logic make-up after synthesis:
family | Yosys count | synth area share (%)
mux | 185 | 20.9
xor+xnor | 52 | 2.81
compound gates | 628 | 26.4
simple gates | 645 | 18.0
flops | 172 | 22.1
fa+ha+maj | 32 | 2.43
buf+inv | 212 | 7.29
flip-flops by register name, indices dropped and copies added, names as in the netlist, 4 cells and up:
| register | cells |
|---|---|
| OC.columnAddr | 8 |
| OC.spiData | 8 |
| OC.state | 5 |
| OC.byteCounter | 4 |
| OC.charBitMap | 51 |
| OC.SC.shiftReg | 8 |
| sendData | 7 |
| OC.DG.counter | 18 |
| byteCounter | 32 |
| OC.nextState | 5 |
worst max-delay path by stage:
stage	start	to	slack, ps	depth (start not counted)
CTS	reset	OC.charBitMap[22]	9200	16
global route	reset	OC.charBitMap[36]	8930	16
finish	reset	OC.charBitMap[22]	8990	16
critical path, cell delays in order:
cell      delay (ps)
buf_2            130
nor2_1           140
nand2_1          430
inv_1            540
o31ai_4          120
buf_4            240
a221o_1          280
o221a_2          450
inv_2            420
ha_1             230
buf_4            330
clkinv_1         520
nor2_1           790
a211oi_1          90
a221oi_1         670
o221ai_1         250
**design/flow/design.v**
```verilog
`timescale 1ns / 1ps
module StateMachine(
    input clk,
    input reset,
    input data_valid,
    input [3:0] digit,
    input lock,
    output unlocked,
    output locked,
    output [31:0] inp_out,
    output [3:0] count_out,
    output permlocked,
    input new
    );
reg [3:0] state;
reg [1:0] fail_count;
reg [3:0] count;
reg [31:0] inp;
reg [31:0] pwd;
reg change;
initial begin
    pwd <= 'h12345678;
end
localparam CHECKDIGIT = 'd0;
localparam COMPARE = 'd1;
localparam UNLOCKED = 'd2;
localparam PERMLOCK = 'd3;
assign unlocked = (state == UNLOCKED);
assign locked = ~unlocked;
assign permlocked = (state == PERMLOCK);
assign inp_out = (change==0)?inp:pwd;
assign count_out = count;
always @(posedge clk) begin
    if (reset == 1'b1) begin
        state <= CHECKDIGIT;
        fail_count <= 0;
        count <= 0;
        inp <= 32'b0;
    end
    else begin   
            case (state)
                CHECKDIGIT: begin
                    if ( count < 8 && fail_count!=3) begin
                        if ( data_valid == 1'b1 ) begin
                            if(change==1'b1)
                                pwd <= {pwd[27:0], digit};
                            else
                                inp <= {inp[27:0], digit};
                            count <= count + 1; 
                        end
                    end
                    else begin
                        if(change == 1'b1)begin
                            state <= CHECKDIGIT;
                            change <= 0;
                        end
                        else
                            state = COMPARE;
                    end
                end
                COMPARE: begin
                    if ( fail_count < 3 ) begin
                        if ( inp == pwd ) begin
                            state <= UNLOCKED;
                         end
                         else begin
                            fail_count <= fail_count + 1;
                            count <= 0;
                            inp <= 32'b0;
                            state <= CHECKDIGIT;
                        end
                    end
                    else begin
                            state <= PERMLOCK; 
                    end
                end
                UNLOCKED: begin
                    state <= UNLOCKED;
                    count <=8;
                    if(new==1'b1) begin
                        state <= CHECKDIGIT;
                        change <= 1'b1;
                        fail_count <= 0;
                        count <= 0;
                        inp <= 32'b0;
                    end
                    if(lock==1'b1) begin
                        state <= CHECKDIGIT;
                        fail_count <= 0;
                        count <= 0;
                        inp <= 32'b0;
                    end
                end
                PERMLOCK: begin
                    state <= PERMLOCK;
                end
            endcase
        end
end
endmodule
```
**design/flow/run.sh**
```bash
#!/bin/bash
# OpenROAD 26Q1-2900-gdf79404cd8, Yosys 0.63+post, stock flow scripts
make -C /OpenROAD-flow-scripts/flow DESIGN_CONFIG=/design/flow/config.mk WORK_HOME=/design/flow/orfs finish
```
**design/flow/config.mk**
```make
export PLATFORM = sky130hd
export DESIGN_NAME = StateMachine
export DESIGN_NICKNAME = StateMachine
export VERILOG_FILES = /design/flow/design.v
export SDC_FILE = /design/flow/constraint.sdc
export NUM_CORES = 4
export LEC_CHECK = 1
export CORE_UTILIZATION = 50
```
**design/flow/constraint.sdc**
```tcl
current_design StateMachine

set clk_period 5.7
set clk_io_pct 0.2

create_clock -name clk0 -period $clk_period [get_ports {clk}]

set non_clock_inputs [all_inputs -no_clocks]
set_input_delay [expr $clk_period * $clk_io_pct] -clock clk0 $non_clock_inputs
set_output_delay [expr $clk_period * $clk_io_pct] -clock clk0 [all_outputs]
```
==> results_dict.tcl <==
# collected from the flow reports
set metrics [dict create \
    hold_end "fail_count[1]$_SDFFE_PP0P_" \
    rows 29 \
    initCoreUtil_pct 52.1 \
    die-height_um 83.5 \
    post_cts_buffers 0 \
    warning_count 26 \
    numClockSinks 75 \
    layout_top_cell "clkdlybuf4s50_1" \
    hp-class "flop to flop" \
    h-tree-depth 3 \
    nFillCells 493 \
    ys_ff 75 \
    r2r-end "inp[2]$_SDFFE_PP0P_" \
    clock_latency_ps 340 \
    synth_seq_share_pct 55.1 \
    status "finished clean" \
    vias 2165 \
    grt_max_degree 37 \
    p_int_mw 0.882 \
    topCellsByArea "edfxtp_1 30%, dfxtp_1 25%, mux2_1 9.1%" \
    crit_required_ps 4560 \
    antenna_left 0 \
    die-area_sq_mm 0.00698 \
    r2r_cells 6 \
    startpoint_type "flop" \
    seq_power_share_pct 52.2 \
    synth.distinct_cells 42 \
    relSlewSlack_pct 42.7 \
    whs_ps 479 \
    cts_buffer_depth 2 \
    dpl_cell_area_sq_mm 0.00385 \
    ys_warn_count 1 \
    fmax_mhz 325 \
    wl_per_cell_um 17.6 \
    port_buffers 47 \
    irDropWorstVdd_uv 170 \
    core_area_sq_mm 0.00639 \
    worst-setup-path-type "flop to output pin" \
    path_cells "buf_4, mux2_1, clkdlybuf4s50_1" \
    hold_violations 0 \
    finalCritPeriodShare_pct 53.9 \
    yosys_area_sq_mm 0.00332 \
    tightest_slew_ps 858 \
    cts_tree "done" \
    max_stage_delay_ps 430 \
    hpwl_mm 4.36 \
    wirelength_mm 6.73 \
    fin_skew_ps 11.4 \
    final.min_clock_period_ps 3070 \
    crit_arrival_ps 1930 \
    synth_area_sq_mm 0.00332 \
    grt_pass1_wl_mm 11.0 \
    combPwrFrac_pct 8.3 \
    firstDrtPassIters 4 \
    swShare_pct 21.8 \
    drt_iter0_drc 132 \
    hold_buffers 0 \
    drcViolationCount 0 \
    cts_made_buffers 9 \
    finalNonFillerCells 383 \
    drive_gt1_share_pct 11.8 \
    overflow 0 \
    hold_start "fail_count[1]$_SDFFE_PP0P_" \
    tns_ps 0 \
    power_density_mw_per_mm2 277 \
    path_clk_slew_ps 70 \
    p_clk_share_pct 39.5 \
    cp_max_fo 36 \
    first_global_vias 2092 \
    rsz0062_at_grt "no" \
    ios 48 \
    synthCells 254 \
    end_kind "output pin" \
    vias_per_cell 5.65 \
    routabilityCongestion 0.834 \
    setup_violations 0 \
    syn_area_per_cell_sq_um 13.1 \
    track_usage_pct 21.4 \
    r2r-start "pwd[12]$_DFFE_PP_" \
    yosys_cells 254 \
    leakage_nw 1.55 \
    syn2layout_area_growth_pct 22.3 \
    rrSetupSlack_ps 3060 \
    chipWidth_um 83.5 \
    antenna_found_initial 0 \
    root_buffer "clkbuf_8" \
    top_area_share_pct 29.8 \
    maxCapViolations 0 \
    power.switching_mw 0.245 \
    dp_cells 367 \
    report.final.slew_viol_count 0 \
    synth_area_leader_cell "edfxtp_1" \
    n_antenna_cell 0 \
    lay_top_cells "47 x clkdlybuf4s50_1, 42 x dfxtp_1, 33 x edfxtp_1" \
    hold_depth 2 \
    cts_resized 0 \
    critPathSlowestCell "buf_4" \
    design_area_sq_mm 0.00407 \
]
[registers in the layout (all words and copies together) (netlist names)]
name	flops
inp	32
pwd	32
change	1
fail_count	2
count	4
state	4
[power groups by stage]
stage	Combinational [mW]	Clock (mW)	Sequential, mW
after CTS	0.0949	0.453	0.589
after global routing	0.103	0.482	0.591
final	0.0936	0.445	0.589
[final cells by class]
type	instances	area [sq um]	area share, %
clock buffers	12	145	3.57
well taps	77	96.3	2.37
multi-input cells	161	1410	34.7
repair buffers	50	493	12.1
clock inverters	4	73.8	1.82
flip-flops and latches	75	1830	45.1
inverters	4	15.0	0.369
[per-layer routing]
metal / vias up / global-route usage (%) / wire length (um)
li1: 1063 / - / -
met1: 1030 / 38.7 / 3260
met2: 64 / 27.9 / 2890
met3: 8 / 6.53 / 491
met4: 0 / 2.62 / 91
met5: - / 0 / 0
[cells by family (layout without fill, tap and decap cells)]
kind of cell / after synthesis / after routing / synth area share, %
multiplexers: 34 / 34 / 11.4
buffers and inverters: 18 / 70 / 2.82
AND/OR/NAND/NOR: 40 / 40 / 7.68
AND-OR/OR-AND: 52 / 52 / 13.5
XOR/XNOR: 33 / 33 / 8.69
adder cells (fa/ha/maj): 2 / 2 / 0.753
flip-flops: 75 / 75 / 55.1
$ cat flow/run.sh
#!/bin/bash
# OpenROAD 26Q1-2900-gdf79404cd8, Yosys 0.63+post, stock flow scripts
make -C /OpenROAD-flow-scripts/flow DESIGN_CONFIG=/design/flow/config.mk WORK_HOME=/design/flow/orfs finish
$ cat flow/config.mk
export PLATFORM = sky130hd
export DESIGN_NAME = Keypad
export DESIGN_NICKNAME = Keypad
export VERILOG_FILES = /design/flow/design.v
export SDC_FILE = /design/flow/constraint.sdc
export NUM_CORES = 4
export LEC_CHECK = 1
export CORE_AREA = 10 10 98 98
export DIE_AREA = 0 0 108 108
$ cat flow/constraint.sdc
current_design Keypad

set clk_period 3.2
set clk_io_pct 0.2

create_clock -name clk0 -period $clk_period [get_ports {clk}]

set non_clock_inputs [all_inputs -no_clocks]
set_input_delay [expr $clk_period * $clk_io_pct] -clock clk0 $non_clock_inputs
set_output_delay [expr $clk_period * $clk_io_pct] -clock clk0 [all_outputs]
$ cat flow/design.v
`timescale 1ns / 1ps
module Keypad(
    clk,
    Row,
    Col,
    DecodeOut
    );
    input clk;						 
    input [3:0] Row;				 
    output [3:0] Col;			 
    output [3:0] DecodeOut;	 
	reg [3:0] Col;
	reg [3:0] DecodeOut;
	reg [19:0] sclk;
	always @(posedge clk) begin
			if (sclk == 20'b00011000011010100000) begin
				Col <= 4'b0111;
				sclk <= sclk + 1'b1;
			end
			else if(sclk == 20'b00011000011010101000) begin
				if (Row == 4'b0111) begin
					DecodeOut <= 4'b0001;		 
				end
				else if(Row == 4'b1011) begin
					DecodeOut <= 4'b0100; 		 
				end
				else if(Row == 4'b1101) begin
					DecodeOut <= 4'b0111; 		 
				end
				else if(Row == 4'b1110) begin
					DecodeOut <= 4'b0000; 		 
				end
				sclk <= sclk + 1'b1;
			end
			else if(sclk == 20'b00110000110101000000) begin
				Col<= 4'b1011;
				sclk <= sclk + 1'b1;
			end
			else if(sclk == 20'b00110000110101001000) begin
				if (Row == 4'b0111) begin
					DecodeOut <= 4'b0010; 		 
				end
				else if(Row == 4'b1011) begin
					DecodeOut <= 4'b0101; 		 
				end
				else if(Row == 4'b1101) begin
					DecodeOut <= 4'b1000; 		 
				end
				else if(Row == 4'b1110) begin
					DecodeOut <= 4'b1111; 		 
				end
				sclk <= sclk + 1'b1;
			end
			else if(sclk == 20'b01001001001111100000) begin
				Col<= 4'b1101;
				sclk <= sclk + 1'b1;
			end
			else if(sclk == 20'b01001001001111101000) begin
				if(Row == 4'b0111) begin
					DecodeOut <= 4'b0011; 		 
				end
				else if(Row == 4'b1011) begin
					DecodeOut <= 4'b0110; 		 
				end
				else if(Row == 4'b1101) begin
					DecodeOut <= 4'b1001; 		 
				end
				else if(Row == 4'b1110) begin
					DecodeOut <= 4'b1110; 		 
				end
				sclk <= sclk + 1'b1;
			end
			else if(sclk == 20'b01100001101010000000) begin
				Col<= 4'b1110;
				sclk <= sclk + 1'b1;
			end
			else if(sclk == 20'b01100001101010001000) begin
				if(Row == 4'b0111) begin
					DecodeOut <= 4'b1010;  
				end
				else if(Row == 4'b1011) begin
					DecodeOut <= 4'b1011;  
				end
				else if(Row == 4'b1101) begin
					DecodeOut <= 4'b1100;  
				end
				else if(Row == 4'b1110) begin
					DecodeOut <= 4'b1101;  
				end
				sclk <= 20'b00000000000000000000;
			end
			else begin
				sclk <= sclk + 1'b1;
			end
	end
endmodule
==> metrics.cfg <==
[clocking]
clock_latency_ns = 0.27
clockBufferDepth = 2
cts_tree = yes
cts.sinks = 28
cts-root-buf = clkbuf_8
numCtsBuffers = 3
cts_resized = 0
clk_pin_slew_ns = 0.09
cts_setup_buffers = 0
ctsHoldBuffers = 0
htreeDepth = 1

[sta]
setup_viol = 0
maxSlewHeadroom_pct = 76.4
fin_skew_ns = 0.00107
maxSlewViolCount = 0
tightest_slew_ns = 0.355
fin_crit_sh_pct = 68.4
finalHoldViolCount = 0
fmax_mhz = 457
timing.final.crit_period_ns = 2.19
fin_ws_ns = 1.01
setup_tns_ns = 0
holdWs_ns = 0.498
rsz0062_at_grt = no

[floorplan]
chipArea_um2 = 11700
die_height_um = 108
die_w_um = 108
core_area_um2 = 7650
rows = 32
fp_util_pct = 19.1
io_pins = 13

[routing]
dr.pass1.iters = 4
routed_wl_um = 2800
diodes = 0
route.detailed.drc = 0
ant_nets = 0
drtIter0Drc = 83
avgViaCountPerCell = 4.04
routedWlPerCell_um = 10.4
vias = 1086

[setup_path]
cp-end-kind = flop
critPathLaunchType = flop
required_ns = 3.14
path_class = reg -> reg
path_max_fanout = 9
cp_data_arrival_time_ns = 2.13

[synthesis]
top_cells_by_area = dfxtp_1 33%, edfxtp_1 8.2%, xnor2_1 7.2%
synthArstFlopShare_pct = 0
syn_area_um2 = 1460
top_area_cell = dfxtp_1
syn_inst = 155
ys_types = 41
netlist.area_leader.share_pct = 32.8
yosysWarnings = 1
ys_seq_elements = 28
ys_cells = 155
synth.avg_cell_area_um2 = 9.44
synthFlopType = dfxtp_1
top_cell = dfxtp_1
top_cells_by_count = 24 x dfxtp_1, 20 x nor2_1, 14 x nand3_1, 13 x nand2_1, 12 x xnor2_1
synth-edff-count = 4
yosysSeqAreaShare_pct = 41.0
ys_chip_area_um2 = 1460

[grt]
grt.total_usage_pct = 4.73
grt_pass1_wl_um = 4750
grt_pass1_vias = 1042
grt_max_degree = 16
antenna_found_initial = 0
grt_remaining_overflow = 0

[pwr]
leakagePower_nw = 0.555
p_per_area_nw_per_um2 = 336
ir_worst_vdd_mv = 0.133

[flow_run]
cap_violations = 0
warnings = 26

[hold_path]
min_path_type = reg -> reg

[final_layout]
n_fill_cell = 820
logic_area_um2 = 825
drive_gt1_share_pct = 8.38
ff_latch_area_um2 = 601
area_delta_synth_final_pct = 18.1

[place]
hpwl_um = 2160
io_buffers = 12
dp_slack_ns = 0.891
gp_congestion = 0.815

[outcome]
status = finished clean

## report_power, final
part / leakage (nW) / internal [W] / switching [W]
Combinational: 0.301 / 0.0000165 / 0.0000107
Sequential: 0.231 / 0.000361 / 0.00000152
Clock: 0.0228 / 0.0000890 / 0.000103
Total: 0.555 / 0.000467 / 0.000115
## critical path: stages, from the launching register on
cell and delay (ns):
dfxtp_1 0.36, inv_1 0.07, ha_1 0.14, nor2b_1 0.28, nand4b_2 0.27, nor2_4 0.31, nor2_1 0.10, a21oi_1 0.33
## area by class of cell
| cell class | count | area share (%) |
|---|---|---|
| multi-input cells | 120 | 47.7 |
| flip-flops and latches | 28 | 34.7 |
| repair buffers | 12 | 6.95 |
| clock buffers | 4 | 2.60 |
| well taps | 102 | 7.38 |
| inverters | 3 | 0.651 |
## flip-flops by register name (all words and copies together), names as in the netlist
name,flops
Col,4
DecodeOut,4
sclk,20
## through the flow
step / util [%] / power [W] / area [µm²] / cells
after floorplan: - / 0.000380 / 1460 / 155
after global placement: 22.0 / 0.000398 / 1680 / 265
after detailed placement: 22.0 / 0.000399 / 1680 / 265
after CTS: 22.6 / 0.000593 / 1730 / 269
after global routing: 22.6 / 0.000610 / 1730 / 269
final: 22.6 / 0.000581 / 1730 / 269
module Not_Nbit #(parameter N = 32) (a,c);
input [N-1:0] a;
output [N-1:0] c;
generate
genvar i;
for (i = 0; i < N; i = i+1) begin
    assign c[i] = ~a[i];
end
endgenerate 
endmodule
module Complement2_Nbit #(parameter N = 32) (a, c, cout_comp);
input [N-1:0] a;
output [N-1:0] c;
output cout_comp;
wire [N-1:0] b;
wire ccomp;
Not_Nbit #(.N(N)) compl(.a(a),.c(b));
adder_Nbit #(.N(N)) addc(.a(b), .b({ {N-1{1'b0}} ,1'b1 }), .cin(1'b0), .S(c), .cout(ccomp));
assign cout_comp = ccomp;
endmodule
**design.v**
```verilog
`default_nettype none
module data_buffer #(
		parameter WORD_SIZE = 8,
		parameter DEPTH     = 4
	) (
		input logic                  clk,
		input logic                  rstn,
		input logic                  write,
		input logic                  read,
		input logic [WORD_SIZE-1:0]  data_in,
		output logic [WORD_SIZE-1:0] data_out,
		output logic                 buffer_full,
		output logic                 overflow
	);
	logic [DEPTH-1:0][WORD_SIZE-1:0] buffer;
	logic                            buffer_empty;
	logic [$clog2(DEPTH)-1:0]        max_index;
	logic [$clog2(DEPTH)-1:0]        write_pointer;
	assign max_index    = DEPTH-1;
	assign buffer_full  = ~&(max_index ^ write_pointer);  
	assign buffer_empty = ~&write_pointer;  
	assign data_out     = buffer[0];
	always_ff @(posedge clk, negedge rstn) begin
		if (!rstn) begin
			for (int i=0; i<DEPTH; i=i+1) begin
				buffer[i] <= 'b0;
			end
			write_pointer <= 'b0;
			overflow <= 'b0;
		end	
		else begin
			if (read) begin
				for (int i=DEPTH-1; i>0; i=i-1) begin
					buffer[i-1] <= buffer[i];
				end 
				write_pointer <= (buffer_empty)?write_pointer:write_pointer-1;
			end
			else begin
			end
			if (write) begin
				buffer[write_pointer] <= data_in;
				write_pointer <= (buffer_full)?write_pointer:write_pointer+1;
				overflow <= (buffer_full)?1'b1:1'b0;
			end
			else begin
			end
		end
	end 
endmodule
```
+ + + + + + +
**WHAT IS BEING ASKED:** Each line in the listing above that contains "posedge" should be copied.

**ANSWER FOR THIS EXERCISE:**
always @(posedge clk) begin
	always @(posedge clk) begin
	always_ff @(posedge clk, negedge rstn) begin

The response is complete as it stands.